** Supplied material **
————————
File: src/hdl/sds_pkg.sv
`timescale 1ns / 1ps
`default_nettype none
// ----------------------------------------------------------------------------
// Sparse-to-dense scatter package
// Sizes, codes and shared types for the scatter engine and its lanes.
// ----------------------------------------------------------------------------
package sds_pkg;

    localparam int STORE_DEPTH = 4096;
    localparam int ADDR_W      = $clog2(STORE_DEPTH);
    localparam int MAX_RANK    = 4;
    localparam int NUM_DIMS    = 4;
    localparam int DIM_IDX_W   = $clog2(NUM_DIMS);
    localparam int LANES       = (MAX_RANK < NUM_DIMS) ? MAX_RANK : NUM_DIMS;
    localparam int LIDX_W      = (LANES > 1) ? $clog2(LANES) : 1;
    localparam int RANK_W      = 3;
    localparam int DIM_W       = 13;
    localparam int DATA_W      = 32;
    localparam int COORD_W     = 32;
    localparam int CNT_W       = ADDR_W + 1;
    localparam int CFG_IDX_W   = 3;
    localparam int STAT_W      = 2;
    localparam int OP_W        = 2;

    // saturated product value, one above the store depth
    localparam logic [CNT_W-1:0] SHAPE_SAT = CNT_W'(STORE_DEPTH + 1);

    localparam logic [CFG_IDX_W-1:0] CFG_RANK    = 3'd0;
    localparam logic [CFG_IDX_W-1:0] CFG_DIM_0   = 3'd1;
    localparam logic [CFG_IDX_W-1:0] CFG_DIM_3   = 3'd4;
    localparam logic [CFG_IDX_W-1:0] CFG_DEFAULT = 3'd5;

    typedef enum logic [OP_W-1:0] {
        OP_CLEAR   = 2'd0,
        OP_SCATTER = 2'd1,
        OP_READ    = 2'd2,
        OP_NONE    = 2'd3
    } t_op;

    typedef enum logic [STAT_W-1:0] {
        ST_OK    = 2'd0,
        ST_BOUND = 2'd1,
        ST_SHAPE = 2'd2,
        ST_SKIP  = 2'd3
    } t_status;

    typedef enum logic [3:0] {
        S_IDLE,
        S_SHAPE,
        S_LANE,
        S_MERGE,
        S_WRITE,
        S_FILL,
        S_READ,
        S_RDATA,
        S_OUT
    } t_state;

    typedef struct packed {
        logic               en;
        logic [COORD_W-1:0] coord;
        logic [DIM_W-1:0]   dim;
        logic [CNT_W-1:0]   stride;
    } t_lane_req;

    typedef struct packed {
        logic              inb;
        logic [ADDR_W-1:0] term;
    } t_lane_res;

    typedef struct packed {
        logic              ok;
        logic [ADDR_W-1:0] addr;
    } t_merge_res;

endpackage
`default_nettype wire

File: src/hdl/sds_lane.sv
`timescale 1ns / 1ps
`default_nettype none
// ----------------------------------------------------------------------------
// Scatter coordinate lane
// Bound check of one coordinate and its stride-weighted address term.
// ----------------------------------------------------------------------------
module sds_lane
    import sds_pkg::*;
(
    input  wire logic      i_clk,
    input  wire t_lane_req i_req,
    output t_lane_res      o_res
);

    t_lane_res                r_res;
    logic                     w_inb;
    logic [ADDR_W+CNT_W-1:0]  w_prod;

    always_comb begin
        w_inb  = !i_req.coord[COORD_W-1] &&
                 (i_req.coord[COORD_W-2:0] < (COORD_W-1)'(i_req.dim));
        w_prod = i_req.coord[ADDR_W-1:0] * i_req.stride;
    end

    // unused lanes pass as in bound with no contribution
    always_ff @(posedge i_clk) begin
        r_res.inb  <= w_inb || !i_req.en;
        r_res.term <= i_req.en ? w_prod[ADDR_W-1:0] : '0;
    end

    assign o_res = r_res;

endmodule
`default_nettype wire

File: config.mk
export PLATFORM = sky130hd
export DESIGN_NAME = sds_lane
export DESIGN_NICKNAME = d
export VERILOG_FILES = /design/src/hdl/sds_pkg.sv /design/src/hdl/sds_lane.sv
export SDC_FILE = /design/constraint.sdc
export NUM_CORES = 1
export LEC_CHECK = 0
export BUFFER_PORTS_ARGS = -buffer_cell sky130_fd_sc_hd__clkbuf_2
export CORE_ASPECT_RATIO = 2
export CORE_MARGIN = 2
export CORE_UTILIZATION = 50
export CTS_BUF_LIST = sky130_fd_sc_hd__clkbuf_8
export CTS_CLUSTER_DIAMETER = 100
export CTS_CLUSTER_SIZE = 25
export DETAILED_ROUTE_END_ITERATION = 16
export PLACE_DENSITY = 0.79
export SYNTH_ARGS = -nofsm -noshare
export SYNTH_HDL_FRONTEND = slang
export SYNTH_SLANG_ARGS = --single-unit
File: constraint.sdc
create_clock -name i_clk -period 6.15 [get_ports i_clk]
set_clock_uncertainty 0.2 [all_clocks]
set_input_delay 1.23 -clock i_clk [delete_from_list [all_inputs] [get_ports i_clk]]
set_output_delay 1.23 -clock i_clk [all_outputs]
set_load 0.02 [all_outputs]
After elaboration in Yosys (flattened, before gate mapping)
Cells that the tools add are included.
{ "classes": {"multipliers": 1, "magnitude_cmp": 1, "reduce_logical": 4} }
{ "op_table": {"columns": ["operator", "n"], "rows": [
  ["less-than comparator 31 x 13 -> 1 bit", 1],
  ["multiplier 12 x 13 -> 12 bit", 1],
  ["zero test 1 bit", 2],
  ["logical AND 1 bit", 1],
  ["logical OR 1 bit", 1]
]} }
{ "word_totals": {"ff_bits": 13} }

Longest topological paths before layout
{ "depth": {"depth_word": 3, "mapped_depth": 18, "depth_no_buf": 17} }

Least setup slack after synthesis
OpenSTA, ideal clock, no wires.
{ "synth_timing": {"kind": "input to register", "startpoint": "in i_req[29] (netlist bit)", "endpoint": "reg r_res (netlist bit o_res[11])", "required_time_ns": 5.831, "setup_ns": 0.119, "path_buffers": 1, "path_stages": 17, "arrival_ns": 5.510, "slack_ns": 0.321, "path_cell_list": "clkbuf_1 nand2_1 fa_1 inv_1 fa_1 inv_1 fa_1 inv_1 fa_1 inv_1 fa_1 xor2_1 xnor3_1 xnor3_1 xnor3_1 xor2_1 nor2_1"} }
{ "synth_via": {"elab_chain_cells": 1} }
{ "synth_rtl": {"columns": ["element", "line", "text"], "rows": [
  ["start, declared", "sds_lane.sv:11", "input wire t_lane_req i_req,"],
  ["multiplier 12 x 13 -> 12 bit", "sds_lane.sv:22", "w_prod = i_req.coord[ADDR_W-1:0] * i_req.stride;"],
  ["end, declared", "sds_lane.sv:15", "t_lane_res r_res;"]
]} }
Every way passes these cells.
A chain may end at the register's enable or synchronous reset.

Final worst setup path
{ "layout_timing": {"startpoint": "in i_req[31] (netlist bit)", "endpoint": "reg r_res (netlist bit o_res[11])"} }
Same word-level chain as after synthesis.

==> results.md <==
- run status: finished, final reports clean
- non-filler instance count after layout: 464
- Layout area overhead: 17.6%
- Hold Path Stages: 3
- Unique masters post-synth: 30
- Buffers on Ports: 71
- power after layout: 0.000856 W
- clock tree from TritonCTS: done
- Starting DRT DRC Count: 65
- category of the critical setup timing path: in2reg
- Yosys warning total: 0
- Final nets: 545
- Net Count, Synth: 472
- number of buffers inserted during clock tree synthesis: 3
- Final Hold Fails: 0
- transition time at the pin with the least slew margin: 359 ps
- first-pass iteration count of the detailed router: 4
- Max VDD drop: 0.000270 V
- Achievable Freq: 0.174 GHz
- Setup-failing EPs final: 0
- largest net degree at the start of global routing: 14
- effective utilization at floorplan: 51.5%
- Hold Path End: o_res[12]
- Total Routing Usage GR: 23.2%
- DR DRC count: 0
- clock input transition at the sequential cells of the worst setup and hold paths: 70 ps
- flop and latch count out of synthesis: 13
- critical path fanouts, max: 2
- share of cells above drive strength 1: 20.0%
- number of max-slew violations in the final report: 0
- drt total wl: 6550 um
- die footprint: 0.00619 sq mm
- quantity of hold-fixing buffers added after cts: 0
- final global-route overflow total: 0
- count of maximum capacitance violations: 0
- routed via count: 2450
- category of the worst setup path launch point: input pin
- die outline height: 109 um
- routed length per placed instance: 14.1 um
- clock root buffer: clkbuf_8
- Max clock buf depth: 2
- core area: 0.00537 sq mm
- number of setup buffers added after CTS: 0
- routability-driven placement congestion ratio: 0.878
- worst endpoint required time: 6080 ps
- worst setup timing slack at the placement stage: 103 ps
- count of H-tree levels built during CTS: 1
- antenna violations before repair: 0
- worst relative slew slack: 75.4%
- Die Wd: 56.6 um
- Leakage Power: 1.90 nW
- setup repair after global routing missed its margin: no
- Final Critical Period: 5750 ps
- final setup margin: 399 ps
- first-pass GRT wire length: 11100 um
- HP Start: i_req[40]
- clock sink total: 13
- sum of negative setup slack: 0 ps
- Gates resized, CTS repair: 0
- power density over cell area: 263 mW/mm^2
- CP startpoint: i_req[31]
- drt via density: 5.28
- number of cells produced by synthesis: 332
- classification of the worst-slack hold path: in2reg
- cell area after synthesis: 0.00277 sq mm
- max reg flops: 13
- synthesized area divided by synthesized cell count: 8.34 sq um
- end-of-flow core utilization: 60.6%
- via count of the first global-routing pass: 2668
- ant diodes: 0
- sum of net half-perimeters after detailed placement: 5830 um
- Tcrit/Tclk final: 93.5%
- antenna violation net count after detailed routing: 0
- sequential-to-total area share from yosys stat: 9.40%
- capturing element type of the critical path: flip-flop
- arrival time at the worst endpoint: 5680 ps
- IO Pins: 73
- total instance count after detailed placement: 460
- number of rows in the core area: 38
cell type report:
| cell class | count | area, sq um |
|---|---|---|
| multi-input combinational | 226 | 2160 |
| tap | 60 | 75.1 |
| clock buffer | 3 | 41.3 |
| timing repair buffer | 77 | 400 |
| fill | 476 | 2120 |
| sequential | 13 | 260 |
| inverter | 84 | 315 |
| clock inverter | 1 | 5.00 |
synth_stat cells:
master / n / area (sq um)
a22oi_1: 1 / 7.51
nor2_1: 5 / 18.8
ha_1: 41 / 513
o211ai_1: 2 / 15.0
nor4_1: 4 / 25.0
dfxtp_1: 13 / 260
nand3_1: 1 / 5.00
xor2_1: 5 / 43.8
a211o_1: 1 / 8.76
inv_1: 84 / 315
nand2_1: 60 / 225
and3_1: 1 / 6.26
a211oi_1: 1 / 7.51
xnor2_1: 11 / 96.3
a2111oi_0: 1 / 8.76
clkbuf_1: 9 / 33.8
a21o_1: 5 / 37.5
or4_1: 1 / 7.51
a21boi_0: 2 / 15.0
o41ai_1: 1 / 8.76
nor3b_1: 2 / 15.0
and2_1: 21 / 131
nor2b_1: 2 / 12.5
a21oi_1: 4 / 20.0
nor3_1: 3 / 15.0
nand4_1: 2 / 12.5
nand2b_1: 2 / 12.5
fa_1: 39 / 781
xnor3_1: 4 / 90.1
o21ai_0: 4 / 20.0
metal layers:
layer	vias to the layer above	global-route usage (%)	routed length [um]
met3	43	2.14	156
met4	0	18.2	507
li1	1150	-	-
met5	-	0	0
met1	1183	21.4	2170
met2	74	44.7	3710
logic make-up after synthesis:
family / Yosys count / synth area share, %
compound gates: 22 / 5.38
xor+xnor: 20 / 8.31
fa+ha+maj: 80 / 46.7
buf+inv: 93 / 12.6
flops: 13 / 9.40
simple gates: 104 / 17.6
placed cells by master (no fill, tap or decap), types with 6 or more instances in the layout:
cell and count:
inv_1 84, nand2_1 60, and2_1 21, buf_4 6
ha_1 41, clkbuf_2 71, xnor2_1 11, dfxtp_1 13
fa_1 39
power by group:
group / switching [W] / total, W / internal (W) / leakage, nW
Sequential: 0.00000461 / 0.000116 / 0.000111 / 0.108
Clock: 0.0000370 / 0.0000819 / 0.0000449 / 0.0255
Combinational: 0.000347 / 0.000659 / 0.000312 / 1.77
worst max-delay path, cell delays in order:
cell      delay (ps)
clkbuf_2         110
nand2_1           80
fa_1             550
inv_1             60
fa_1             510
inv_1             50
fa_1             480
inv_1             60
fa_1             520
inv_1             50
fa_1             430
xor2_1           190
xnor3_1          330
xnor3_1          380
xnor3_1          430
xor2_1           170
nor2_1            50
worst max-delay path by stage:
stage / end / cells past startpoint / slack, ps
detailed placement: o_res[11] / 17 / 100
CTS: o_res[11] / 17 / 360
global route: o_res[11] / 17 / 130
global placement: o_res[11] / 17 / 200
floorplan: o_res[11] / 17 / 320
finish: o_res[11] / 17 / 400
through the flow:
stage          hold WS, ps  instance area [sq um]
2_1_floorplan         1140                   2770
3_3_place_gp          1350                   3210
3_5_place_dp          1350                   3210
4_1_cts               1090                   3260
5_1_grt               1130                   3260
6_report              1090                   3260
(Power assumes the default switching activity.)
————————
** Your goal **
Looking only at the data above, say how many of its lines contain the string "declared", and nothing more.

** Exercise answer **
2